DT's Connect app, which optimizes mobile connectivity for end users, runs on containers managed with DC/OS. Spark analytics on user data collected in the DC/OS cluster validate DT's optimization approach. It was tricky to get Spark to work with  DC/OS' restrictive security mode setting, but the combination of Spark integration and enterprise security features was crucial for DT to put containers into production, Goldich said.

DT will expand its use of DC/OS in 2018 and will explore using Kubernetes for container orchestration where appropriate, but only after Mesosphere checks off other wish list items, such as a unified management interface for both the Marathon container scheduler and Kubernetes, and support for secure multi-tenancy within DC/OS clusters so that multiple DT teams and departments can share resources more efficiently.

Mesosphere DC/OS 1.11 Kubernetes support
Kubernetes cluster management in Mesosphere's DC/OS 1.11

Kubernetes 1.10 release improves extensibility, stability

It will take time for enterprises to put Kubernetes 1.10 features into production use, but all upstream and third-party distro users should digest the highlights of the new release. Kubernetes 1.10 offers a stable version of a feature called API Aggregation, which will allow third-party extensions to core Kubernetes functions to run alongside critical cluster operations. Another newly stable feature will allow users to add new Nodes to Kubernetes clusters that use Transport Layer Security for authentication between Nodes without manual intervention.* The 1.10 release also brings Microsoft Windows nodes into fuller parity with their Linux counterparts with FlexVolume support for custom storage driver plug-ins. An audit API was also graduated to stable, which will support plug-ins from various back-end databases and governance monitoring tools.

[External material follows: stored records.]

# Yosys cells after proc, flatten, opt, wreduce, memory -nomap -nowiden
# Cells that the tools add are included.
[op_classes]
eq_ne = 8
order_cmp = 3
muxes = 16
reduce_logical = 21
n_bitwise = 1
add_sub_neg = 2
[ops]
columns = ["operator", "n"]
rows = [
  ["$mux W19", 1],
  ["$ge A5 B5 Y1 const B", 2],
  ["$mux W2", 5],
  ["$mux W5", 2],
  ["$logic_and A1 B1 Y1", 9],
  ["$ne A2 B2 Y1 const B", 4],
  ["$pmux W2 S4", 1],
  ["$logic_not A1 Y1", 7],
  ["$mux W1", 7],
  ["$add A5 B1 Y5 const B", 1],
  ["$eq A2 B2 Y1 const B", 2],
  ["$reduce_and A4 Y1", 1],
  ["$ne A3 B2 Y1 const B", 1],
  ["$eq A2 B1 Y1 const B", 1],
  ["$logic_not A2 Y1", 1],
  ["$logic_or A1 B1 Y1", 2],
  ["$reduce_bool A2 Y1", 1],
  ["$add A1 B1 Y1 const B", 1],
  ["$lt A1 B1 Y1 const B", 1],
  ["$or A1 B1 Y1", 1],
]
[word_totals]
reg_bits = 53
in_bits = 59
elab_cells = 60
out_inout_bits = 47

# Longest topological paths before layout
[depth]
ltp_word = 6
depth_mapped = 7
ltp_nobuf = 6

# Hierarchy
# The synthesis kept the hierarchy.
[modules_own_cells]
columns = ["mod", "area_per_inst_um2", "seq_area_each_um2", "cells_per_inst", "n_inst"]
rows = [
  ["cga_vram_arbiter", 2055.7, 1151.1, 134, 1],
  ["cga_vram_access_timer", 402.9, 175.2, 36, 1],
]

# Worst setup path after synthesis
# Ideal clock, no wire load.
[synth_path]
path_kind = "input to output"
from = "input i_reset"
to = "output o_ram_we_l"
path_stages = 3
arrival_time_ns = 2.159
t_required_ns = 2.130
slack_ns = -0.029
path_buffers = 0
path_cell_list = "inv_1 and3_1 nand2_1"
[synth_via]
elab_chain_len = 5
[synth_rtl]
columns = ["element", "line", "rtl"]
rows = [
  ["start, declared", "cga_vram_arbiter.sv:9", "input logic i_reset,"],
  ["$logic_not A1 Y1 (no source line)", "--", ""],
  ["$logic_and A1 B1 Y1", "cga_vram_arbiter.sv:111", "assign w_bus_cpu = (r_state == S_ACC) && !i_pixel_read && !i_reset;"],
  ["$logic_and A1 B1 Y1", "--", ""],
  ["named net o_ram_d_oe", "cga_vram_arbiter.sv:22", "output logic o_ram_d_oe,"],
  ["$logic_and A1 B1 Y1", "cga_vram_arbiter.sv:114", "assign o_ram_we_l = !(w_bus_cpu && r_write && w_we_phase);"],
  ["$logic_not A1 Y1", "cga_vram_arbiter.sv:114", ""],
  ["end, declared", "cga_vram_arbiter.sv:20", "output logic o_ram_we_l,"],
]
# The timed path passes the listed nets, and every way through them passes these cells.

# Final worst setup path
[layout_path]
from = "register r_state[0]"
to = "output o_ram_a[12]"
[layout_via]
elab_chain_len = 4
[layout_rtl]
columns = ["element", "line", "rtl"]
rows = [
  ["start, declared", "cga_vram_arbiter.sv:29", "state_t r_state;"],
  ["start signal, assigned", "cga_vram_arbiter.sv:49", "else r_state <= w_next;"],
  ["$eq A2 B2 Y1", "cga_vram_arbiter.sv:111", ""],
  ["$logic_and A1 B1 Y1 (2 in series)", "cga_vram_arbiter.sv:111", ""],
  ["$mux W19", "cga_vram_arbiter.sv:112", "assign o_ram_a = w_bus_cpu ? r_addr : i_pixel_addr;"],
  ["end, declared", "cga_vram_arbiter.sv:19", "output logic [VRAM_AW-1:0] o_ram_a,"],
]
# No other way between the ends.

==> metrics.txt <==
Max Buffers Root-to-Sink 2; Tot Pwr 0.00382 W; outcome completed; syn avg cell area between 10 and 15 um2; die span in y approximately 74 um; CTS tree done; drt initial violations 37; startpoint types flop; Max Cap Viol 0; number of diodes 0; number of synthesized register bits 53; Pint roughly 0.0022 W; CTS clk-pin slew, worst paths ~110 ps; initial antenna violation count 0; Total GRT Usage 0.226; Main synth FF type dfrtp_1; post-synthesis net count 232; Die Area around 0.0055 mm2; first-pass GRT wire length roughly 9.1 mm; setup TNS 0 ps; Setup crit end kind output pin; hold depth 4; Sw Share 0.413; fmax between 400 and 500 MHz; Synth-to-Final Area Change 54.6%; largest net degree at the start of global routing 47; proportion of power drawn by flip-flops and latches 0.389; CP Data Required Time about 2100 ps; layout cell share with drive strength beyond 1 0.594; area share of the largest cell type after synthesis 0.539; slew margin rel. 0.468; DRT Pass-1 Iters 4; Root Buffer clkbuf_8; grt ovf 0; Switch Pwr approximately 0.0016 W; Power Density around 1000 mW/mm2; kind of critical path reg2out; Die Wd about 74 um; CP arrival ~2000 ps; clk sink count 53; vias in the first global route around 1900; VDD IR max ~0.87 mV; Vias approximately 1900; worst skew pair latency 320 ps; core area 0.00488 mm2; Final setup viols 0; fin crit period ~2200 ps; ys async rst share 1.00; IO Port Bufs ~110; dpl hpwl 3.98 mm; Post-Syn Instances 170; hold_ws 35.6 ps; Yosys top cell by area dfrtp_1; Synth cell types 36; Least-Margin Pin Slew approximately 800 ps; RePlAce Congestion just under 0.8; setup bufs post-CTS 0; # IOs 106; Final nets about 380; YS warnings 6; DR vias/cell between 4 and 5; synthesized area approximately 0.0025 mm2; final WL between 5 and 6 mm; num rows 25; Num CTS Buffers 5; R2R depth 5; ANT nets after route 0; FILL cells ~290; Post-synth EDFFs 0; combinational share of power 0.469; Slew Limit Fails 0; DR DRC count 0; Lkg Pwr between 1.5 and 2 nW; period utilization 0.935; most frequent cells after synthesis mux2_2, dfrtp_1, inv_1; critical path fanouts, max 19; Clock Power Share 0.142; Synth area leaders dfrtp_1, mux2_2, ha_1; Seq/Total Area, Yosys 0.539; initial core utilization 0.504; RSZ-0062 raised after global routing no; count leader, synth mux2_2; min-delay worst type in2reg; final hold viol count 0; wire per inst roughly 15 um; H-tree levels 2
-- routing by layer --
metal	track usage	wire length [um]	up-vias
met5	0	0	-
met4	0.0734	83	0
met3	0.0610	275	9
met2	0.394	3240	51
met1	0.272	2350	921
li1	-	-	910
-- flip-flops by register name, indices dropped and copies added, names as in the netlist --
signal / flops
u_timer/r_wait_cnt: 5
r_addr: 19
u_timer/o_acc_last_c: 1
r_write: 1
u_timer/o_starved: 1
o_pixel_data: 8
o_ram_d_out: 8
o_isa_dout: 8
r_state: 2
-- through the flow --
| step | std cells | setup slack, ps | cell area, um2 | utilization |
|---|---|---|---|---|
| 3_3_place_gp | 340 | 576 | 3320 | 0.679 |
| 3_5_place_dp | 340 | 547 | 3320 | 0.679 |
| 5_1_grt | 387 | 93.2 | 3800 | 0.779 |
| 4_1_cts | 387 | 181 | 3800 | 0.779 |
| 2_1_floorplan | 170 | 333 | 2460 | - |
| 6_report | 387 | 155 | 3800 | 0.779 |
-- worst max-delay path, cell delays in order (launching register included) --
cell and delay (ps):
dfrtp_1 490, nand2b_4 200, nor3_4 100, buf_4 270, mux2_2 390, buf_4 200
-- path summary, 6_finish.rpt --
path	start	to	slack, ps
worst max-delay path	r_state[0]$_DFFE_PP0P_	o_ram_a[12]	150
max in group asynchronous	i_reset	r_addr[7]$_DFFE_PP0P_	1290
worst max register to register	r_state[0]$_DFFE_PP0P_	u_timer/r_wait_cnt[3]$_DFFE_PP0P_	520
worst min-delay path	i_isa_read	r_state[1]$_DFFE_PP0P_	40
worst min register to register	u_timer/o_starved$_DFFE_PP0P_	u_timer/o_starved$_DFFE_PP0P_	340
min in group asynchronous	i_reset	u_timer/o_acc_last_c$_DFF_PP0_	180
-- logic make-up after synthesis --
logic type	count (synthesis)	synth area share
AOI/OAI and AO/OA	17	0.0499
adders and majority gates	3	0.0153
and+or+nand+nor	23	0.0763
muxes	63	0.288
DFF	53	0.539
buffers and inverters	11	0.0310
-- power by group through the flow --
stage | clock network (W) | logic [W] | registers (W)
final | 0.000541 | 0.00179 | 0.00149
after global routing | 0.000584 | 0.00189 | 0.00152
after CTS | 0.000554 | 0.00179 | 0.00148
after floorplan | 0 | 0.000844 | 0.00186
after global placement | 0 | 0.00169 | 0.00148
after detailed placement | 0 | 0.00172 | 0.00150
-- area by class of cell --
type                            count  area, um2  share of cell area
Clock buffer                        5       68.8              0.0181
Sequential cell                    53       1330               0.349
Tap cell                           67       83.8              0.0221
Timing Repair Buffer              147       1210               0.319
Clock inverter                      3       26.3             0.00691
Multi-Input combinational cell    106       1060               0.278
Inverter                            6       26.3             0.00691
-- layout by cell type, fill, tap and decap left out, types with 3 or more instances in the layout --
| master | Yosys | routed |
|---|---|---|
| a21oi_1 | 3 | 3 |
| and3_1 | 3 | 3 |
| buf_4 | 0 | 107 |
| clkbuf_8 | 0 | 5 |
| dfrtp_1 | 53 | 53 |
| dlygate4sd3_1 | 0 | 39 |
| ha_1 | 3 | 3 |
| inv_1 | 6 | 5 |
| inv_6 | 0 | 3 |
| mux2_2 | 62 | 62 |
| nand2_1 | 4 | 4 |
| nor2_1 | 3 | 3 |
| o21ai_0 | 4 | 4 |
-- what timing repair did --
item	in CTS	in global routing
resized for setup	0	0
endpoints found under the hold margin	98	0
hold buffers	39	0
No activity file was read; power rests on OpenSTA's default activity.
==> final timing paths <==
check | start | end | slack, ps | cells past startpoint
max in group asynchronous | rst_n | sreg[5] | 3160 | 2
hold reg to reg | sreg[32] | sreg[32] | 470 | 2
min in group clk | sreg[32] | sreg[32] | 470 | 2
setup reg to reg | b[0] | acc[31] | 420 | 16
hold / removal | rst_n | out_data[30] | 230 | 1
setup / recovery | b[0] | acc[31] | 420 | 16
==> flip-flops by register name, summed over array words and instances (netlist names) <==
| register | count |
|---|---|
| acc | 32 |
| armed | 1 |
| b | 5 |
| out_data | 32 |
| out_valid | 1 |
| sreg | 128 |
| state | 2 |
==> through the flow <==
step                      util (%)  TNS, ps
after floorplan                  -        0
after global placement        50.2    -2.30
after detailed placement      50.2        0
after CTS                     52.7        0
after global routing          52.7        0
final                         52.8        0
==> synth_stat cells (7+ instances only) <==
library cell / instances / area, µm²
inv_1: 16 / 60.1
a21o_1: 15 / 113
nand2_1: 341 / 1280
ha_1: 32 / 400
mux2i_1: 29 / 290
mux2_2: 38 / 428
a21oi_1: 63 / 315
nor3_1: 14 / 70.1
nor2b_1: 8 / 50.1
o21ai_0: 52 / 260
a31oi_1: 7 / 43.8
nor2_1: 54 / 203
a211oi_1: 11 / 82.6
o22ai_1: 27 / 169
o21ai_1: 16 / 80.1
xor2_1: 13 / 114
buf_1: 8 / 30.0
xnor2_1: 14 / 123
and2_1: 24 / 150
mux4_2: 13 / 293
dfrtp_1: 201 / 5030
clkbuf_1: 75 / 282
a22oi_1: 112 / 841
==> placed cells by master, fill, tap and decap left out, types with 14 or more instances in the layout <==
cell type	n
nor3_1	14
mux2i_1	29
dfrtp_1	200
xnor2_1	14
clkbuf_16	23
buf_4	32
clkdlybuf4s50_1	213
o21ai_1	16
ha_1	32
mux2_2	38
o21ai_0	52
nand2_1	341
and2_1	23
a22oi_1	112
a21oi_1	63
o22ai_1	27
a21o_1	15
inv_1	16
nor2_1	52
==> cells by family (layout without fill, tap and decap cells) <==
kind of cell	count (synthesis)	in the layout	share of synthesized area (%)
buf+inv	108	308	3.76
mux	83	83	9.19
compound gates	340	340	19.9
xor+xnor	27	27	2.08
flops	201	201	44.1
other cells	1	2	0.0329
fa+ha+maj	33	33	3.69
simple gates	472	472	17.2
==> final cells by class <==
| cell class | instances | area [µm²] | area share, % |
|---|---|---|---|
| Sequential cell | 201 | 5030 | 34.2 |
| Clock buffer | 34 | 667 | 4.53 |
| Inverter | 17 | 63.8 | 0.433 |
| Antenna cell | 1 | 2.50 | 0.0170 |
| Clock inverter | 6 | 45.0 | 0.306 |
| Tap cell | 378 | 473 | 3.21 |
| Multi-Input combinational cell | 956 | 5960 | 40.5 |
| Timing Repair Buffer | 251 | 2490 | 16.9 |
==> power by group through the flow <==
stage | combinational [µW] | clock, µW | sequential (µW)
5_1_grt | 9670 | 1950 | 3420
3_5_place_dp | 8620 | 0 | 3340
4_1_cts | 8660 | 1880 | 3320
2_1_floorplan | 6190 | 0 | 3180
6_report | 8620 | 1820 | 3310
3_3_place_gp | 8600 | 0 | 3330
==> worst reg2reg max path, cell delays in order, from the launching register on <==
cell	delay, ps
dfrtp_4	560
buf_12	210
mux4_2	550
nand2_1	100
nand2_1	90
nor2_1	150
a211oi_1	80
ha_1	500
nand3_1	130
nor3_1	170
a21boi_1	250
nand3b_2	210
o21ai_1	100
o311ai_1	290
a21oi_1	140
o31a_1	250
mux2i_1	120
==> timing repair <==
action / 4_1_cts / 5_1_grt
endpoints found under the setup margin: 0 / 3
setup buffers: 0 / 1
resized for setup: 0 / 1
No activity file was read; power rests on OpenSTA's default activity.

Third-party products and services will incorporate these features in widely varying ways. For example, Platform9 Systems' managed Kubernetes service will focus on the TLS authentication features with the OpenStack Keystone authentication API.

"To us, it's an integrated stack, and we focus on how Kubernetes interoperates with Docker, as well as OpenStack storage and networking plug-ins," said Bich Le, Platform9's chief architect. "It all needs to be tested together, and we're typically one or two minor Kubernetes versions behind for stability."

*Editor's note: CNCF officials said after this story's publication that the TLS feature, originally planned for release 1.10 according to a preview blog post this month, is now on the docket for the next quarterly release, version 1.11, due out in late May.

Update 10/1/2018: The TLS bootstrap feature reached stable with Kubernetes 1.12, released in late September.